Effectively doing so can save you a lot of time. I will be showing you how can use one such task runner to do just that.

Tasks.json

The specific task runner I will be using here is Visual Studio Code’s built-in task runner. Why? First, because VS Code is my go to editor for almost every kind of development I do. Second, because it is a popular editor that many developers are already at least somewhat familiar with. Finally, I also wanted a task runner that entailed minimal configuration.

The Project

Of course, we cannot automate project tasks without a project. To demonstrate, we will be creating tasks for a Django project. Anyone who has used Django will know that you will quite frequently be running various manage.py commands from a terminal. This includes running things such as migrations, unit tests, and more. Therefore, rather than manually type them out every time we need to run such commands, we can configure a tasks.json to run them for us.

Setting Things Up

First, open the VS Code command palette (Ctrl+Shift+P on Windows and Linux, Cmd+Shift+P on Mac), and run the "Tasks: Configure Task" , then select "Configure tasks.json from template" , and choose "Others" from the list of templates. This will create a directory in your project called .vscode with a basic tasks.json files, featuring a “hello world” task.

command-palette

The VS Code Command Palette menu

Now that we have our template, we can move on to adding our own tasks.

The Actual Tasks

Time to get to the meat and bones of the matter. To add a task to our tasks.json, we add another JSON object to the "tasks" list in the file. Suppose that we want to bootstrap the development server for the above mentioned Django project? To create a tasks for that, we would add a JSON object that looks like this:

{
	"label": "Bootstrap Django Dev Server",
	"type": "shell",
	"command": "docker-compose exec django python manage.py runserver",
}

The "label" field describes the name of the task, "type" defines what type of task we are running (in this case, a shell command), and the value for "command" is the command we want to run.
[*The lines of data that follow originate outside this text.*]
**src/rtl/ps2_kbd_rx.sv**
```systemverilog
// PS/2 keyboard frame receiver: synchronises and filters the PS/2 lines, checks start/odd-parity/stop,
// strobes each good scancode and keeps a four-byte history for the seven-segment display driver.
module ps2_kbd_rx #(
   parameter int unsigned FILT_LEN       = 8,
   parameter int unsigned TIMEOUT_CYCLES = 20000
) (
   input  logic        clk_100mhz,
   input  logic        nrst,
   input  logic        ps2_clk,
   input  logic        ps2_data,
   output logic [7:0]  code,
   output logic        code_valid,
   output logic        err,
   output logic [31:0] history
);

   localparam int unsigned FW = $clog2(FILT_LEN + 1);
   localparam int unsigned TW = $clog2(TIMEOUT_CYCLES);

   typedef enum logic [1:0] {IDLE, DATA, PARITY, STOP} state_t;

   logic          clk_meta, sync_clk, data_meta, sync_data;
   logic          filt_clk, filt_prev;
   logic [FW-1:0] filt_cnt;
   logic          fe;

   state_t        state, state_n;
   logic [2:0]    bit_cnt, bit_cnt_n;
   logic [7:0]    shreg, shreg_n;
   logic          par_ok, par_ok_n;
   logic [TW-1:0] tmo_cnt, tmo_cnt_n;
   logic [7:0]    code_n;
   logic          code_valid_n, err_n;
   logic [31:0]   history_n;

   // Two-flop synchronisers and the glitch filter on the PS/2 clock
   always_ff @(posedge clk_100mhz or negedge nrst) begin
      if (!nrst) begin
         clk_meta  <= 1'b0;
         sync_clk  <= 1'b0;
         data_meta <= 1'b0;
         sync_data <= 1'b0;
         filt_clk  <= 1'b1;
         filt_prev <= 1'b1;
         filt_cnt  <= '0;
      end else begin
         clk_meta  <= ps2_clk;
         sync_clk  <= clk_meta;
         data_meta <= ps2_data;
         sync_data <= data_meta;
         filt_prev <= filt_clk;
         if (sync_clk != filt_clk) begin
            if (filt_cnt == FW'(FILT_LEN - 1)) begin
               filt_clk <= sync_clk;
               filt_cnt <= '0;
            end else begin
               filt_cnt <= filt_cnt + FW'(1);
            end
         end else begin
            filt_cnt <= '0;
         end
      end
   end

   assign fe = filt_prev & ~filt_clk;

   // Frame state and registered outputs
   always_ff @(posedge clk_100mhz or negedge nrst) begin
      if (!nrst) begin
         state      <= IDLE;
         bit_cnt    <= '0;
         shreg      <= '0;
         par_ok     <= 1'b0;
         tmo_cnt    <= '0;
         code       <= '0;
         code_valid <= 1'b0;
         err        <= 1'b0;
         history    <= '0;
      end else begin
         state      <= state_n;
         bit_cnt    <= bit_cnt_n;
         shreg      <= shreg_n;
         par_ok     <= par_ok_n;
         tmo_cnt    <= tmo_cnt_n;
         code       <= code_n;
         code_valid <= code_valid_n;
         err        <= err_n;
         history    <= history_n;
      end
   end

   // Next-state: frame decode on filtered falling edges, plus the stalled-frame timeout
   always_comb begin
      state_n      = state;
      bit_cnt_n    = bit_cnt;
      shreg_n      = shreg;
      par_ok_n     = par_ok;
      code_n       = code;
      code_valid_n = 1'b0;
      err_n        = 1'b0;
      history_n    = history;
      tmo_cnt_n    = (state == IDLE || fe) ? '0 : tmo_cnt + TW'(1);

      case (state)
         IDLE: begin
            if (fe && !sync_data) begin
               state_n   = DATA;
               bit_cnt_n = '0;
            end
         end
         DATA: begin
            if (fe) begin
               shreg_n   = {sync_data, shreg[7:1]};
               bit_cnt_n = bit_cnt + 3'd1;
               if (bit_cnt == 3'd7) state_n = PARITY;
            end
         end
         PARITY: begin
            if (fe) begin
               par_ok_n = (^shreg) ^ sync_data;
               state_n  = STOP;
            end
         end
         STOP: begin
            if (fe) begin
               state_n = IDLE;
               if (sync_data && par_ok) begin
                  code_n       = shreg;
                  code_valid_n = 1'b1;
                  history_n    = {history[23:0], shreg};
               end else begin
                  err_n = 1'b1;
               end
            end
         end
         default: state_n = IDLE;
      endcase

      // An edge in the same cycle keeps the frame alive
      if (state != IDLE && !fe && tmo_cnt == TW'(TIMEOUT_CYCLES - 1)) begin
         state_n   = IDLE;
         err_n     = 1'b1;
         tmo_cnt_n = '0;
      end
   end

endmodule

```
## src/rtl/cpu_seq_pkg.sv

```systemverilog
// ---------------------------------------------------------------------------
// cpu_seq_pkg
//   Shared definitions for the CPU sequencer slice.
//   - seq_state_e : sequencer state encoding (FETCH / EXEC / HALT)
//   - EXEC_MAX_DEF: default maximum execute cycles per instruction
//   - CNT_W_DEF   : default performance counter width
// ---------------------------------------------------------------------------
package cpu_seq_pkg;

    typedef enum logic [1:0] {
        SEQ_FETCH = 2'd0,
        SEQ_EXEC  = 2'd1,
        SEQ_HALT  = 2'd2
    } seq_state_e;

    localparam int EXEC_MAX_DEF = 2;
    localparam int CNT_W_DEF    = 16;

endpackage : cpu_seq_pkg

```

## src/rtl/cpu_sequencer_sat_counter.sv

```systemverilog
// ---------------------------------------------------------------------------
// sat_counter
//   Up-counter that sticks at all-ones instead of wrapping.
//   Ports:
//     clk   - clock, rising edge
//     reset - synchronous active-high clear
//     inc   - count enable for this cycle
//     count - current count value (WIDTH bits)
// ---------------------------------------------------------------------------
module sat_counter #(
    parameter int WIDTH = 16
) (
    input  logic             clk,
    input  logic             reset,
    input  logic             inc,
    output logic [WIDTH-1:0] count
);

    always_ff @(posedge clk) begin
        if (reset) begin
            count <= '0;
        end else if (inc && (count != '1)) begin
            count <= count + WIDTH'(1);
        end
    end

endmodule : sat_counter

```

## src/rtl/cpu_sequencer.sv

```systemverilog
// ---------------------------------------------------------------------------
// cpu_sequencer
//   Instruction sequencer: FETCH -> EXEC (1..EXEC_MAX cycles) -> FETCH,
//   with an optional HALT state entered when halt_req is seen on the
//   retiring cycle of an instruction.
//
//   Parameters:
//     EXEC_MAX - maximum execute cycles per instruction (1..8)
//     CNT_W    - performance counter width
//
//   Ports:
//     clk       - clock, rising edge
//     reset     - synchronous active-high reset (back to FETCH)
//     stall     - hold current FETCH/EXEC state (ignored in HALT)
//     exec_len  - execute length of the instruction being fetched
//     halt_req  - halt after the instruction retiring this cycle
//     resume    - leave HALT
//     fetch     - high in FETCH
//     exec      - one-hot execute cycle index, zero outside EXEC
//     halted    - high in HALT
//     phase     - 0 in FETCH, k+1 in execute cycle k, EXEC_MAX+1 in HALT
//     retire    - final unstalled execute cycle of an instruction
//     cycle_cnt - non-HALT cycle count (saturating)
//     instr_cnt - retired instruction count (saturating)
//
//   Build option:
//     CPU_SEQ_PERF_COUNT_EN - when defined, cycle_cnt/instr_cnt are live
//     saturating counters; otherwise they are tied to zero and no counter
//     registers exist.
// ---------------------------------------------------------------------------
module cpu_sequencer
    import cpu_seq_pkg::*;
#(
    parameter  int EXEC_MAX = EXEC_MAX_DEF,
    parameter  int CNT_W    = CNT_W_DEF,
    localparam int LEN_W    = $clog2(EXEC_MAX + 1),
    localparam int PH_W     = $clog2(EXEC_MAX + 2)
) (
    input  logic                clk,
    input  logic                reset,
    input  logic                stall,
    input  logic [LEN_W-1:0]    exec_len,
    input  logic                halt_req,
    input  logic                resume,
    output logic                fetch,
    output logic [EXEC_MAX-1:0] exec,
    output logic                halted,
    output logic [PH_W-1:0]     phase,
    output logic                retire,
    output logic [CNT_W-1:0]    cycle_cnt,
    output logic [CNT_W-1:0]    instr_cnt
);

    seq_state_e       state_q, state_d;
    logic [LEN_W-1:0] k_q, k_d;
    logic [LEN_W-1:0] len_q, len_d;
    logic [LEN_W-1:0] len_lat;
    logic             last_exec;

    // Clamp the requested length into 1..EXEC_MAX before latching.
    always_comb begin
        len_lat = exec_len;
        if (exec_len == '0) begin
            len_lat = LEN_W'(1);
        end else if (exec_len > LEN_W'(EXEC_MAX)) begin
            len_lat = LEN_W'(EXEC_MAX);
        end
    end

    // k never exceeds EXEC_MAX-1, so k+1 fits in LEN_W bits.
    assign last_exec = ((k_q + LEN_W'(1)) == len_q);

    // ---------------- state register ----------------
    always_ff @(posedge clk) begin
        if (reset) begin
            state_q <= SEQ_FETCH;
            k_q     <= '0;
            len_q   <= LEN_W'(1);
        end else begin
            state_q <= state_d;
            k_q     <= k_d;
            len_q   <= len_d;
        end
    end

    // ---------------- next state / retire ----------------
    always_comb begin
        state_d = state_q;
        k_d     = k_q;
        len_d   = len_q;
        retire  = 1'b0;
        unique case (state_q)
            SEQ_FETCH: begin
                if (!stall) begin
                    len_d   = len_lat;
                    k_d     = '0;
                    state_d = SEQ_EXEC;
                end
            end
            SEQ_EXEC: begin
                if (!stall) begin
                    if (last_exec) begin
                        // A reset on this edge aborts the instruction, so
                        // it does not count as retired.
                        retire  = !reset;
                        k_d     = '0;
                        state_d = halt_req ? SEQ_HALT : SEQ_FETCH;
                    end else begin
                        k_d = k_q + LEN_W'(1);
                    end
                end
            end
            SEQ_HALT: begin
                if (resume) begin
                    state_d = SEQ_FETCH;
                end
            end
            default: begin
                state_d = SEQ_FETCH;
                k_d     = '0;
                len_d   = LEN_W'(1);
            end
        endcase
    end

    // ---------------- Moore outputs ----------------
    always_comb begin
        fetch  = 1'b0;
        halted = 1'b0;
        exec   = '0;
        phase  = '0;
        unique case (state_q)
            SEQ_FETCH: begin
                fetch = 1'b1;
            end
            SEQ_EXEC: begin
                exec  = EXEC_MAX'(1) << k_q;
                phase = PH_W'(k_q) + PH_W'(1);
            end
            SEQ_HALT: begin
                halted = 1'b1;
                phase  = PH_W'(EXEC_MAX + 1);
            end
            default: begin
                fetch = 1'b0;
            end
        endcase
    end

    // ---------------- performance counters ----------------
`ifdef CPU_SEQ_PERF_COUNT_EN
    logic cyc_inc;
    assign cyc_inc = (state_q != SEQ_HALT);

    sat_counter #(.WIDTH(CNT_W)) u_cycle_cnt (
        .clk   (clk),
        .reset (reset),
        .inc   (cyc_inc),
        .count (cycle_cnt)
    );

    sat_counter #(.WIDTH(CNT_W)) u_instr_cnt (
        .clk   (clk),
        .reset (reset),
        .inc   (retire),
        .count (instr_cnt)
    );
`else
    assign cycle_cnt = '0;
    assign instr_cnt = '0;
`endif

endmodule : cpu_sequencer

```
To actually run our new task, we would again open the command palette, select "Tasks: Run Tasks", and then select the name of the task we want to run, based on the value specified in the "label".

There a certainly more Django tasks that you can add to the file. For a more complete example, I have published a gist on the topic.

Handling User Input

What if we want or need to make our tasks more dynamic by passing in different values, based on user input? We can do this by adding an "inputs" variable to our task JSON object. For example, if we wanted to create a simple task that prints “hello <user_name>” to stdout, we could configure it like this:

"tasks": [
        {
            "label": "Hello Person",
            "type": "shell",
            "command": "echo Hello ${input:yourName}"
        },
    ],
    "inputs": [
        {
            "id": "yourName",
            "type": "promptString",
            "description": "Enter your name:"
        }
    ]

This, of course, is a very simple example of parameterizing tasks. However, we can easily use the same functionality to do more complicated things.

Conclusions

Simplifying common and tedious development tasks like this can save a whole bunch of time and trouble for many different kinds of projects. Even though I have been using VS Code for close to three years now, I’m only just starting to really appreciate how useful its task runner can be. While I have used similar set-ups via Python scripts in the past, I will probably be primarily using the VS Code task runner going forward. Also, I should note that even though this post revolved around a very specific task runner, I think using a task runner, in general, saves one a decent amount of time, be it Make, a Python script, or something else.